Modeling and bifurcation analysis of tuberculosis with the multidrug-resistant compartment incorporating chemoprophylaxis treatment

Abstract

Tuberculosis is a major health problem that contributes significantly to infectious disease mortality worldwide. A new challenge for society that demands extensive work toward implementing the right control strategies for Tuberculosis (TB) is the emergence of drug-resistant TB. In this study, we developed a mathematical model to investigate the effect of chemoprophylaxis treatment on the transmission of tuberculosis with the drug-resistant compartment. An analysis of stabilities is performed along with an investigation into the possibility of endemic and disease-free equilibrium.
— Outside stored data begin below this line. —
==> job 5248: inputs <==
==> flow/design.v <==
module tpumac
    #(parameter BITS_AB=8,
    parameter BITS_C=16)
    (
    input clk, rst_n, WrEn, en,
    input signed [BITS_AB-1:0] Ain,
    input signed [BITS_AB-1:0] Bin,
    input signed [BITS_C-1:0] Cin,
    output reg signed [BITS_AB-1:0] Aout,
    output reg signed [BITS_AB-1:0] Bout,
    output reg signed [BITS_C-1:0] Cout
    );
    logic signed [BITS_C-1:0] AxB, CPAB;
    always_ff @(posedge clk, negedge rst_n) begin
        if (!rst_n) begin
            Aout <= 0;
            Bout <= 0;
        end else if (en) begin
            Aout <= Ain;
            Bout <= Bin;
        end
    end
    always_ff @(posedge clk, negedge rst_n) begin
        if (!rst_n) begin
            Cout <= 0;
        end else if (WrEn) begin
            Cout <= Cin;
        end else if (en) begin
            Cout <= CPAB;
        end 
    end
    always_comb begin
        AxB = Ain * Bin;
        CPAB = AxB + Cout;
    end
endmodule
module systolic_array
#(
parameter BITS = 8,
parameter DIM = 32
)
(
input clk,rst_n,en,
input [DIM-1:0][BITS-1:0] A,
input [DIM-1:0][BITS-1:0] B,
output [DIM-1:0][DIM-1:0][BITS*2-1:0] Cout
);
logic [DIM-1:0][DIM-1:0][BITS-1:0] MACAin, MACBin, MACAout, MACBout;
logic [DIM-1:0][DIM-1:0][BITS*2-1:0] MACCout;
assign Cout = MACCout;
genvar gi, gj;
generate
    for (gi = 0 ; gi < DIM ; gi++) begin : row
        for (gj = 0 ; gj < DIM ; gj++) begin : col
            tpumac #(.BITS_AB(BITS), .BITS_C(BITS*2)) iDUT (
                .clk(clk), .rst_n(rst_n), .WrEn(1'b0), .en(en),
                .Ain(MACAin[gi][gj]), .Bin(MACBin[gi][gj]), .Cin({(BITS*2){1'b0}}),
                .Aout(MACAout[gi][gj]), .Bout(MACBout[gi][gj]), .Cout(MACCout[gi][gj])
            );
        end
    end
endgenerate
always_comb begin : ABCManager
    for (int i = 0 ; i < DIM ; i++) begin
        MACAin[i][0] = A[i];
        MACBin[0][i] = B[i];
    end
    for (int i = 0 ; i < DIM ; i++) begin
        for (int j = 1 ; j < DIM ; j++) begin
            MACAin[i][j] = MACAout[i][j-1];
        end
    end
    for (int i = 1 ; i < DIM ; i++) begin
        for (int j = 0 ; j < DIM ; j++) begin
            MACBin[i][j] = MACBout[i-1][j]; 
        end
    end
end
endmodule
module layoutA
#(
    parameter BITS = 8,  
    parameter DIM = 32  
)
(
    input [DIM-1:0][DIM-1:0][BITS-1:0] INA,
    input [$clog2(DIM):0] m, n, 
    output logic [DIM-1:0][DIM*2-2:0][BITS-1:0] OUTA
);
always_comb begin : ConnectionsA
    for (int row = 0 ; row < DIM ; row++) begin
        for (int col = 0 ; col < DIM*2-1 ; col++) begin
            if (col >= DIM*2-1-n-row && col <= DIM*2-2-row && row < m) begin
                OUTA[row][col] = INA[row][DIM*2-2-col-row];
            end else begin
                OUTA[row][col] = 0;
            end
        end
    end
end
endmodule
module layoutB
#(
    parameter BITS = 8,  
    parameter DIM = 32  
)
(
    input [DIM-1:0][DIM-1:0][BITS-1:0] INB,
    input [$clog2(DIM):0] n, p, 
    output logic [DIM*2-2:0][DIM-1:0][BITS-1:0] OUTB
);
always_comb begin : ConnectionsB
    for (int row = 0 ; row < DIM ; row++) begin
        for (int col = 0 ; col < DIM*2-1 ; col++) begin
            if (col >= DIM*2-1-n-row && col <= DIM*2-2-row && row < p) begin
                OUTB[col][row] = INB[DIM*2-2-col-row][row];
            end else begin
                OUTB[col][row] = 0;
            end
        end
    end
end
endmodule
module MATMUL 
#(
    parameter BITS = 8,  
    parameter DIM = 32  
)
(
    input clk, rst_n, en,
    input [$clog2(DIM):0] m, n, p,
    input [DIM-1:0][DIM-1:0][BITS-1:0] matrixDataA,
    input [DIM-1:0][DIM-1:0][BITS-1:0] matrixDataB,
    output logic [DIM-1:0][DIM-1:0][BITS-1:0] dataOut,
    output logic done
);
logic [$clog2(DIM*4):0] count;
logic [DIM-1:0][BITS-1:0] Ain, Bin;
logic [DIM-1:0][DIM-1:0][BITS*2-1:0] Cout;
logic [DIM-1:0][DIM*2-2:0][BITS-1:0] OUTA;
logic [DIM*2-2:0][DIM-1:0][BITS-1:0] OUTB;
layoutA #(.BITS(BITS), .DIM(DIM))
LayoutADUT (.INA(matrixDataA),.m(m),.n(n),.OUTA(OUTA));
layoutB #(.BITS(BITS), .DIM(DIM))
LayoutBDUT (.INB(matrixDataB),.n(n),.p(p),.OUTB(OUTB));
systolic_array #(.BITS(BITS), .DIM(DIM))
SysArrayDUT (.clk(clk), .rst_n(rst_n), .en(en), .A(Ain), .B(Bin), .Cout(Cout));
always @(posedge clk, negedge rst_n) begin
    if (!rst_n) begin
        count <= 0;
    end else if (done) begin
        count <= 0;
    end else if (en == 1) begin
        count <= count + 1;
    end
end
always_comb begin : DataFeeder
    for (int i = 0 ; i < DIM ; i++) begin
        if (count <= DIM*2-2) begin
            Ain[i] = OUTA[i][DIM*2-2-count];
            Bin[i] = OUTB[DIM*2-2-count][i];
        end else begin
            Ain[i] = 0;
            Bin[i] = 0;
        end
    end
    for (int i = 0 ; i < DIM ; i++) begin
        for (int j = 0 ; j < DIM ; j++) begin
            dataOut[i][j] = Cout[i][j] >> BITS;  
        end
    end
end
always_comb begin : howdone
    done = count == m+n+p-2 ? 1 : 0;
end
endmodule
module matmul_top
#(
    parameter BITS = 8,
    parameter DIM = 4
)
(
    input clk, rst_n, en,
    input [$clog2(DIM):0] m, n, p,
    input [DIM*DIM*BITS-1:0] mat_a,
    input [DIM*DIM*BITS-1:0] mat_b,
    output [DIM*DIM*BITS-1:0] mat_c,
    output done
);
MATMUL #(.BITS(BITS), .DIM(DIM)) u_matmul (
    .clk(clk), .rst_n(rst_n), .en(en),
    .m(m), .n(n), .p(p),
    .matrixDataA(mat_a), .matrixDataB(mat_b),
    .dataOut(mat_c), .done(done)
);
endmodule
==> flow/run.sh <==
#!/bin/bash
# the make line also repeats each setting of config.mk as NAME=value (left out here)
make -C /OpenROAD-flow-scripts/flow DESIGN_CONFIG=/design/flow/config.mk WORK_HOME=/design/flow/orfs CLKGATE_MAP_FILE= finish
==> flow/config.mk <==
export PLATFORM = sky130hd
export DESIGN_NAME = matmul_top
export DESIGN_NICKNAME = matmul_top
export VERILOG_FILES = /design/flow/design.v
export SDC_FILE = /design/flow/constraint.sdc
export NUM_CORES = 4
export LEC_CHECK = 0
export CAP_MARGIN = 5
export CORE_ASPECT_RATIO = 1.22
export CORE_MARGIN = 2
export CORE_UTILIZATION = 40
export GPL_ROUTABILITY_DRIVEN = 0
export HOLD_SLACK_MARGIN = 0.29
export PLACE_DENSITY_LB_ADDON = 0.08
export SLEW_MARGIN = 20
==> flow/constraint.sdc <==
create_clock -name core_clock -period 14.3 [get_ports {clk}]
set_input_delay 2.8600 -clock core_clock [delete_from_list [all_inputs] [get_ports {clk}]]
set_output_delay 2.8600 -clock core_clock [all_outputs]
set_load 0.01 [all_outputs]
==> job 6342 (differences from job 5248) <==
Settings changed: CAP_MARGIN 5 to 20, CORE_ASPECT_RATIO 1.22 to 0.5, CORE_UTILIZATION 40 to 72, CTS_CLUSTER_DIAMETER set to 296, CTS_CLUSTER_SIZE set to 96, GPL_ROUTABILITY_DRIVEN 0 to not set, HOLD_SLACK_MARGIN 0.29 to not set, PLACE_DENSITY set to 0.43, PLACE_DENSITY_LB_ADDON 0.08 to not set, SETUP_SLACK_MARGIN set to 1.84, TNS_END_PERCENT set to 5.
==> flow/constraint.sdc (replaced) <==
create_clock -name core_clock -period 6.17 [get_ports {clk}]
set_input_delay 1.2340 -clock core_clock [delete_from_list [all_inputs] [get_ports {clk}]]
set_output_delay 1.2340 -clock core_clock [all_outputs]
set_load 0.01 [all_outputs]
==> results.toml <==
# yosys + openroad results
[outcome]
status = "finished clean"

[detailed_routing]
top_layer = "met5"

[worst_setup_path]
end_kind = "flip-flop"

[sta]
fin_crit_ns = 11.62

[global_routing]
antenna_found_initial = 12

[clock_tree]
h-tree-depth = 2

[cells_and_area]
non_clock_buffer_count = 484

[power]
pwr-share-clk_pct = 9.2
[end of results for job 5248]
==> results.toml <==
# yosys + openroad results
[outcome]
status = "did not finish"
failing_step = "global routing"
error = "[ERROR GRT-0116] Global routing finished with congestion. Check the congestion regions in the DRC Viewer."

[logic_synthesis]
ys.flops = 453
synth_area_um2 = 74120
adder_share_pct = 41.20

[clock_tree]
h-tree-depth = 1
[end of results for job 6342]

==> job 3491: inputs <==
RTL: the design.v shown in full above, as it stands there.
clock: 5.86 ns
lec_check: 0
abc_area: 1
cap_margin: 20
cell_pad_in_sites_detail_placement: 0
core_margin: 2
core_utilization: 70
cts_cluster_size: 61
gpl_routability_driven: 0
hold_slack_margin: -0.08
max_routing_layer: met4
setup_slack_margin: -0.11
slew_margin: 20
run.sh (not shown) runs the stock make flow with config.mk's settings and CLKGATE_MAP_FILE=.
==> job 3550 (differences from job 3491) <==
==> flow/config.mk (replaced) <==
export PLATFORM = sky130hd
export DESIGN_NAME = matmul_top
export DESIGN_NICKNAME = matmul_top
export VERILOG_FILES = /design/flow/design.v
export SDC_FILE = /design/flow/constraint.sdc
export NUM_CORES = 4
export LEC_CHECK = 0
export CAP_MARGIN = 0
export CORE_MARGIN = 2
export CORE_UTILIZATION = 72
export CTS_CLUSTER_DIAMETER = 296
export CTS_CLUSTER_SIZE = 96
export PLACE_DENSITY = 0.43
export SETUP_SLACK_MARGIN = 1.47
export SLEW_MARGIN = 20
export TNS_END_PERCENT = 5
==> flow/constraint.sdc (replaced) <==
create_clock -name core_clock -period 6.17 [get_ports {clk}]
set_input_delay 1.2340 -clock core_clock [delete_from_list [all_inputs] [get_ports {clk}]]
set_output_delay 1.2340 -clock core_clock [all_outputs]
set_load 0.01 [all_outputs]
==> results <==
Job 3491 reached the layout checks and failed them: setup timing. Job 3550 aborted during global routing (5_1_grt) with GRT-0116.
Synthesized cell count: job 3550 is smaller than job 3491 (about 15%).
In job 3550 the area after synthesis is larger than in job 3491, by 1.3%.
Die area: job 3550 is smaller than job 3491 (about 1.5%).
==> figures <==
metric                                                                job 3491                  job 3550
Number of instances resized during post-cts repair                         454                       549
Average size of a mapped cell                                       7.85 sq um                9.39 sq um
Die X-Extent                                                            327 um                    325 um
Mapped Area                                                        73100 sq um               74100 sq um
Cell Rows                                                                  118                       117
Gate count after technology mapping                                       9315                      7896
Net Count, Synth                                                         11300                      9920
Adder share                                                              41.8%                     41.2%
Synthesized chip area reported by yosys                            73100 sq um               74100 sq um
Outcome                                             complete, but fails checks            did not finish
Last stage reached                                                           -  global routing (5_1_grt)
Violated checks                                                   setup timing                         -
Power figures rest on the tool's default switching activity, not on a simulated workload.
The qualitative outcome of the model analysis shows that Disease Free Equilibrium (DFE) is locally asymptotically stable for R0 < 1, but the endemic equilibrium becomes globally asymptotically stable for R0 > 1. A bifurcation analysis was performed using the center manifold theorem, and it was found that the model shows evidence of forward bifurcation. Furthermore, the sensitivity analysis of the model was thoroughly carried out, and numerical simulation was also performed. This study showed that administering chemoprophylaxis treatment to individuals with latent infections significantly reduces the progression of exposed individuals to the infectious and drug-resistant classes, ultimately leading to a reduction in the transmission of the disease at large.